## TASK INPUT
What follows belongs to an exercise in optimizing a design on an open flow for small area; a production flow would make more cautious choices. RTL that was checked went through simulation tests only; none was proved equivalent to the original. Power figures rest on the tool's default switching activity, not on a simulated workload.

==> v20: inputs <==
==> flow/design.v (excerpt) <==
module mse_core (
    input  wire        clk,
    input  wire        rst,
    input  wire        cmd_valid,
    output wire        cmd_ready,
    input  wire [31:0] cmd,
    output wire        rsp_valid,
    output wire [15:0] rsp,
    output wire        rsp_err
);
export LEC_CHECK = 0
export ABC_AREA = 1
export CAP_MARGIN = 0
export CORE_MARGIN = 2
export CORE_UTILIZATION = 45
export CTS_BUF_LIST = sky130_fd_sc_hd__clkbuf_4
export PLACE_DENSITY = 0.6
export SLEW_MARGIN = 0
create_clock -name core_clock -period 40.0 [get_ports {clk}]
standard.sh (not shown) runs the stock make flow with config.mk's settings and CLKGATE_MAP_FILE= SYNTH_SCRIPT=/design/flow/synth_recipe.tcl, a recipe that flattens the netlist after the stock synthesis.
==> flow/flow/run.sh <==
#!/bin/bash
# The standard layout (standard.sh), with three changes in how it is made:
#  - ABC maps the logic for area (flow/abc_area.script replaces ORFS's area script;
#    registers are untouched, so they keep the standard synthesis's names and cells);
#  - CTS without dummy loads, clustered onto clkbuf_8 leaf buffers;
#  - port buffers made with the smallest buffer.
# Every ORFS step writes its own log under orfs/logs; make's output goes to flow_make.log.
set -euo pipefail
rm -rf scripts_local
cp -r "$FLOW_HOME/scripts" scripts_local
cp flow/abc_area.script scripts_local/abc_area.script
export SCRIPTS_DIR="$PWD/scripts_local"
export CTS_ARGS="-sink_clustering_enable -repair_clock_nets -dont_use_dummy_load -buf_list sky130_fd_sc_hd__clkbuf_8 -sink_clustering_size 16 -sink_clustering_max_diameter 60"
export BUFFER_PORTS_ARGS="-buffer_cell sky130_fd_sc_hd__buf_1"
bash standard.sh > flow_make.log 2>&1
==> flow/flow/abc_area.script <==
strash
dch
map -a
amap
==> v30 (differences from v20) <==
--- a/flow/design.v
+++ b/flow/design.v
@@ -22,46 +22,33 @@
             if (uge15(u, neg ? 15'(k * 2520 - 1) : 15'(k * 2520))) lvl = 4'(k);
     end
     assign code = {neg, lvl};
 endmodule
 module mse_qlevel (
     input  wire [4:0]  code,
-    output reg  [15:0] q
+    output wire [15:0] q
 );
+    reg [15:0] l, lm;
     always @* begin
-        case (code)
-            5'd0: q = 16'h0000;
-            5'd1: q = 16'h04C1;
-            5'd2: q = 16'h09CB;
-            5'd3: q = 16'h0F23;
-            5'd4: q = 16'h14CB;
-            5'd5: q = 16'h1AC9;
-            5'd6: q = 16'h2123;
-            5'd7: q = 16'h27DD;
-            5'd8: q = 16'h2EFD;
-            5'd9: q = 16'h368B;
-            5'd10: q = 16'h3E8B;
-            5'd11: q = 16'h4705;
-            5'd12: q = 16'h5000;
-            5'd16: q = 16'h0000;
-            5'd17: q = 16'hFB3F;
-            5'd18: q = 16'hF635;
-            5'd19: q = 16'hF0DD;
-            5'd20: q = 16'hEB35;
-            5'd21: q = 16'hE537;
-            5'd22: q = 16'hDEDD;
-            5'd23: q = 16'hD823;
-            5'd24: q = 16'hD103;
-            5'd25: q = 16'hC975;
-            5'd26: q = 16'hC175;
-            5'd27: q = 16'hB8FB;
-            5'd28: q = 16'hB000;
-            5'd13, 5'd14, 5'd15: q = 16'h5000;
-            default: q = 16'hB000;
+        case (code[3:0])
+            4'd0: begin l = 16'd0; lm = 16'hFFFF; end
+            4'd1: begin l = 16'd1217; lm = 16'h04C0; end
+            4'd2: begin l = 16'd2507; lm = 16'h09CA; end
+            4'd3: begin l = 16'd3875; lm = 16'h0F22; end
+            4'd4: begin l = 16'd5323; lm = 16'h14CA; end
+            4'd5: begin l = 16'd6857; lm = 16'h1AC8; end
+            4'd6: begin l = 16'd8483; lm = 16'h2122; end
+            4'd7: begin l = 16'd10205; lm = 16'h27DC; end
+            4'd8: begin l = 16'd12029; lm = 16'h2EFC; end
+            4'd9: begin l = 16'd13963; lm = 16'h368A; end
+            4'd10: begin l = 16'd16011; lm = 16'h3E8A; end
+            4'd11: begin l = 16'd18181; lm = 16'h4704; end
+            default: begin l = 16'd20480; lm = 16'd20479; end
         endcase
     end
+    assign q = code[4] ? ~lm : l;
 endmodule
 module mse_core (
     input  wire        clk,
     input  wire        rst,
     input  wire        cmd_valid,
     output wire        cmd_ready,
@@ -95,13 +82,12 @@
                      OP_SETPAR = 4'h4, OP_CPYPAR = 4'h5, OP_PROC = 4'h6,
                      OP_BUF = 4'h7, OP_CFG = 4'h8, OP_QNT = 4'h9,
                      OP_LEDF = 4'hA, OP_LEDN = 4'hB;
     localparam [2:0] RT_ZERO = 3'd0, RT_ERR = 3'd1, RT_QNT = 3'd2, RT_LEDF = 3'd3,
                      RT_LEDN = 3'd4, RT_PROC = 3'd5;
     logic [15:0][15:0] r;         
-    logic [15:0]       rf;        
     logic [3:0]        ph;        
     logic [15:0]       q0, q1, q2, q3;    
     logic [2:0]        func;
     logic              mode;
     logic [3:0]        idx;       
     logic [1:0]        fs;        
@@ -192,12 +178,14 @@
     endfunction
     wire       is_cd  = is_bm & ~is_bab;
     wire [3:0] cm1    = is_pal ? c4 : {1'b0, bcm1};
     wire [3:0] x0     = uge({12'd0, cm1}, {12'd0, idx}) ? idx : 4'd0;
     wire       a1     = is_bm ? (is_cd & g2r & fs[0]) : g1r;
     wire [3:0] n1     = (x0 == cm1) ? 4'd0 : inc4(x0);
+    logic [15:0] rf;      
+    always_comb for (int i = 0; i < 16; i++) rf[i] = r[i][5];
     wire [3:0] y1     = a1 ? ((is_bm & flag_of(rf, n1, ph)) ? 4'd0 : n1) : x0;
     logic [1:0] b_fr;
     always_comb begin
         b_fr = fs;
         if (g2r) begin
             if (is_bb) b_fr = (fs == 2'd0) ? 2'd1 : (fs == 2'd1) ? 2'd2 : 2'd0;
@@ -252,33 +240,39 @@
             if (clr) hw = 16'd0;
             if (bmcfg && stb_now) begin
                 if (ph[3:2] == 2'd3) begin
                     n_chg[ph[1:0]] = slot_ok & ((clr ? 16'd0 : r[0]) != wk);
                     if (slot_ok) hw = wk;
                 end else if (ph[3:2] == bframe && chg[ph[1:0]]) begin
-                    hw = wk;
+                    hw = {10'd0, wflag, wcode};
                 end
             end
             if (proc_ring & is_pal) hw = v2;
         end
     end
-    wire hflag = hw[15] & (hw[14:10] == 5'd0) & (~hw[9] | (hw[8:0] == 9'd0));
     wire done  = (cnt[4] | (cnt == 5'd16)) & (~bmcfg | (stb_now & (ph == 4'd11)));
     assign rsp_valid = busy & (proc_ring ? (ph == tgt) : (cnt == 5'd16));
     assign rsp_err   = (rt == RT_ERR);
-    wire [4:0]  qc_raw;
-    mse_quantizer u_qnt (.raw((rt == RT_QNT) ? cb0 : r[0]), .code(qc_raw));
-    wire [4:0]  qc    = {qc_raw[4] ^ (is_bm & ~is_bab & fs[0] & (rt == RT_PROC)), qc_raw[3:0]};
-    wire [4:0]  qsel  = (rt == RT_LEDN) ? lq : qc;
+    wire [4:0]  wcode;
+    mse_quantizer u_qnt (.raw((rt == RT_QNT) ? cb0 : wk), .code(wcode));
+    wire        wflag = wk[15] & (wk[14:10] == 5'd0) & (~wk[9] | (wk[8:0] == 9'd0));
+    wire [4:0]  qc    = {r[0][4] ^ (~is_bab & fs[0]), r[0][3:0]};
+    wire [4:0]  qsel  = (rt == RT_LEDN) ? lq : ((rt == RT_QNT) ? wcode : qc);
     wire [15:0] qv;
     mse_qlevel u_qlv (.code(qsel), .q(qv));
     wire [2:0]  rs   = idx[2:0];
     wire [15:0] rz_e = cnt[0] ? p0 : p1;
-    wire [21:0] rz_y = radd({6'd0, rz_e}, {4'd0, rz_e, 2'd0}, 1'b0);
-    wire [21:0] rz_z = radd({6'd0, rz_y[15:0]}, {4'd0, rz_y[15:0], 2'd0}, 1'b0);
-    wire [2:0]  rz_d = rs[2] ? rz_z[18:16] : rz_y[18:16];
+    function automatic [2:0] dig5(input [15:0] v);
+        if      (uge(v, 16'd52429)) dig5 = 3'd4;
+        else if (uge(v, 16'd39322)) dig5 = 3'd3;
+        else if (uge(v, 16'd26215)) dig5 = 3'd2;
+        else if (uge(v, 16'd13108)) dig5 = 3'd1;
+        else                        dig5 = 3'd0;
+    endfunction
+    wire [21:0] rz_y = radd({6'd0, rz_e}, {4'd0, rz_e, 2'd0}, 1'b0);    
+    wire [2:0]  rz_d = dig5(rs[2] ? rz_y[15:0] : rz_e);
     logic [3:0] rz_sub;
     always_comb begin
         if (cnt[0]) begin    
             case (rz_d)
                 3'd0:    rz_sub = 4'b0000;
                 3'd1:    rz_sub = 4'b1000;
@@ -333,13 +327,12 @@
         endcase
     end
     assign rsp = rsp_v;
     always_ff @(posedge clk) begin
         ph <= inc4(ph);
         r  <= {hw, r[15:1]};
-        rf <= {hflag, rf[15:1]};
     end
     wire par_clr = rst | (run & (eop == OP_INIT));
     wire ld_sp   = run & (eop == OP_SETPAR);
     wire ld_cp   = run & (eop == OP_CPYPAR) & cp_act;
     wire ld0 = (ld_sp & (fa[1:0] == 2'd0)) | ld_cp;
     wire ld1 = (ld_sp & (fa[1:0] == 2'd1)) | (ld_cp & (cp_nm1 != 2'd0));
==> flow/flow/run.sh (replaced) <==
#!/bin/bash
# The standard layout (standard.sh), with three changes in how it is made:
#  - ABC maps the logic for area with amap (flow/abc_area.script replaces ORFS's area script;
#    registers are untouched, so they keep the standard synthesis's names and cells);
#  - CTS without dummy loads, clustered onto clkbuf_4 leaf buffers;
#  - port buffers made with the smallest buffer.
# Every ORFS step writes its own log under orfs/logs; make's output goes to flow_make.log.
set -euo pipefail
rm -rf scripts_local
cp -r "$FLOW_HOME/scripts" scripts_local
cp flow/abc_area.script scripts_local/abc_area.script
export SCRIPTS_DIR="$PWD/scripts_local"
export CTS_ARGS="-sink_clustering_enable -repair_clock_nets -dont_use_dummy_load -buf_list sky130_fd_sc_hd__clkbuf_4 -sink_clustering_size 10 -sink_clustering_max_diameter 40"
export BUFFER_PORTS_ARGS="-buffer_cell sky130_fd_sc_hd__buf_1"
bash standard.sh > flow_make.log 2>&1
==> flow/flow/abc_area.script (replaced) <==
strash
dch
amap
strash
dch
amap
strash
dch
amap
Settings changed: CAP_MARGIN 0 to 10, CORE_UTILIZATION 45 to 55, CTS_BUF_LIST sky130_fd_sc_hd__clkbuf_4 to unset, PLACE_DENSITY 0.6 to 0.7, SLEW_MARGIN 0 to 10.
==> comparison table <==
Logic gate share of total power: v30 11.7%; v20 16.3%
Net count of the finished layout: v30 2408; v20 2411
P_sw: v30 199 uW; v20 234 uW
Fraction of final layout cells with drive strength greater than 1: v30 4.65%; v20 4.05%
Final cell utilization of the core: v30 60.5%; v20 49.7%
Final RePlAce weighted congestion: v30 1.03; v20 0.970
First-pass GRT wire length: v30 107 mm; v20 100 mm
Register-to-register path setup slack: v30 24.11 ns; v20 23.88 ns
Post-synthesis share of cell area spent on xor and xnor gates: v30 0.0899%; v20 0%
Arrival time of data at the critical path endpoint: v30 29.83 ns; v20 28.38 ns
Worst relative slew slack: v30 13.2%; v20 25.5%
Sequential Power Share: v30 62.3%; v20 57.9%
Run status: v30 finished clean; v20 finished clean
Register area share after synthesis: v30 46.4%; v20 46.6%
Fraction of met1 tracks used by global routing: v30 53.1%; v20 41.6%
Critical path depth in cells: v30 96; v20 97
Total number of placement rows: v30 68; v20 77
Number of cells in the design after placement: v30 2633; v20 2774
For v20, only the layout was checked, not whether the RTL still works.

==> port drivers added, routing unchanged <==
In the flow no input, the clock included, has a driving cell. The finished layouts below were timed again as built, in two steps.
Step 1: set_driving_cell puts a clkbuf_16 on clk and a buf_2 on each other input, an assumption about the parent block.
Step 2 moves the port delays by t, midway between the first and last clock arrival at a register: inputs arrive t later, outputs are due t later. That takes back most of the time a late clock gives input paths.
Three values: no drivers, after step 1, after step 2; two values: the first two.
| run | t, ns | setup WS [ns] | worst register clock-pin slew, ns |
|---|---|---|---|
| v20 | 0.641 | 3.616 / 3.562 / 4.202 | 0.10 / 0.10 |
| v30 | 0.820 | 2.165 / 2.114 / 2.934 | 0.11 / 0.11 |
After both steps setup and hold are still met in every run listed.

## EXERCISE GOAL
Start with the first line. Please copy exactly each line of the listing through the one with "-22,46 +22,33 @@", including it.

## WORKED SOLUTION
What follows belongs to an exercise in optimizing a design on an open flow for small area; a production flow would make more cautious choices. RTL that was checked went through simulation tests only; none was proved equivalent to the original. Power figures rest on the tool's default switching activity, not on a simulated workload.

==> v20: inputs <==
==> flow/design.v (excerpt) <==
module mse_core (
    input  wire        clk,
    input  wire        rst,
    input  wire        cmd_valid,
    output wire        cmd_ready,
    input  wire [31:0] cmd,
    output wire        rsp_valid,
    output wire [15:0] rsp,
    output wire        rsp_err
);
export LEC_CHECK = 0
export ABC_AREA = 1
export CAP_MARGIN = 0
export CORE_MARGIN = 2
export CORE_UTILIZATION = 45
export CTS_BUF_LIST = sky130_fd_sc_hd__clkbuf_4
export PLACE_DENSITY = 0.6
export SLEW_MARGIN = 0
create_clock -name core_clock -period 40.0 [get_ports {clk}]
standard.sh (not shown) runs the stock make flow with config.mk's settings and CLKGATE_MAP_FILE= SYNTH_SCRIPT=/design/flow/synth_recipe.tcl, a recipe that flattens the netlist after the stock synthesis.
==> flow/flow/run.sh <==
#!/bin/bash
# The standard layout (standard.sh), with three changes in how it is made:
#  - ABC maps the logic for area (flow/abc_area.script replaces ORFS's area script;
#    registers are untouched, so they keep the standard synthesis's names and cells);
#  - CTS without dummy loads, clustered onto clkbuf_8 leaf buffers;
#  - port buffers made with the smallest buffer.
# Every ORFS step writes its own log under orfs/logs; make's output goes to flow_make.log.
set -euo pipefail
rm -rf scripts_local
cp -r "$FLOW_HOME/scripts" scripts_local
cp flow/abc_area.script scripts_local/abc_area.script
export SCRIPTS_DIR="$PWD/scripts_local"
export CTS_ARGS="-sink_clustering_enable -repair_clock_nets -dont_use_dummy_load -buf_list sky130_fd_sc_hd__clkbuf_8 -sink_clustering_size 16 -sink_clustering_max_diameter 60"
export BUFFER_PORTS_ARGS="-buffer_cell sky130_fd_sc_hd__buf_1"
bash standard.sh > flow_make.log 2>&1
==> flow/flow/abc_area.script <==
strash
dch
map -a
amap
==> v30 (differences from v20) <==
--- a/flow/design.v
+++ b/flow/design.v
@@ -22,46 +22,33 @@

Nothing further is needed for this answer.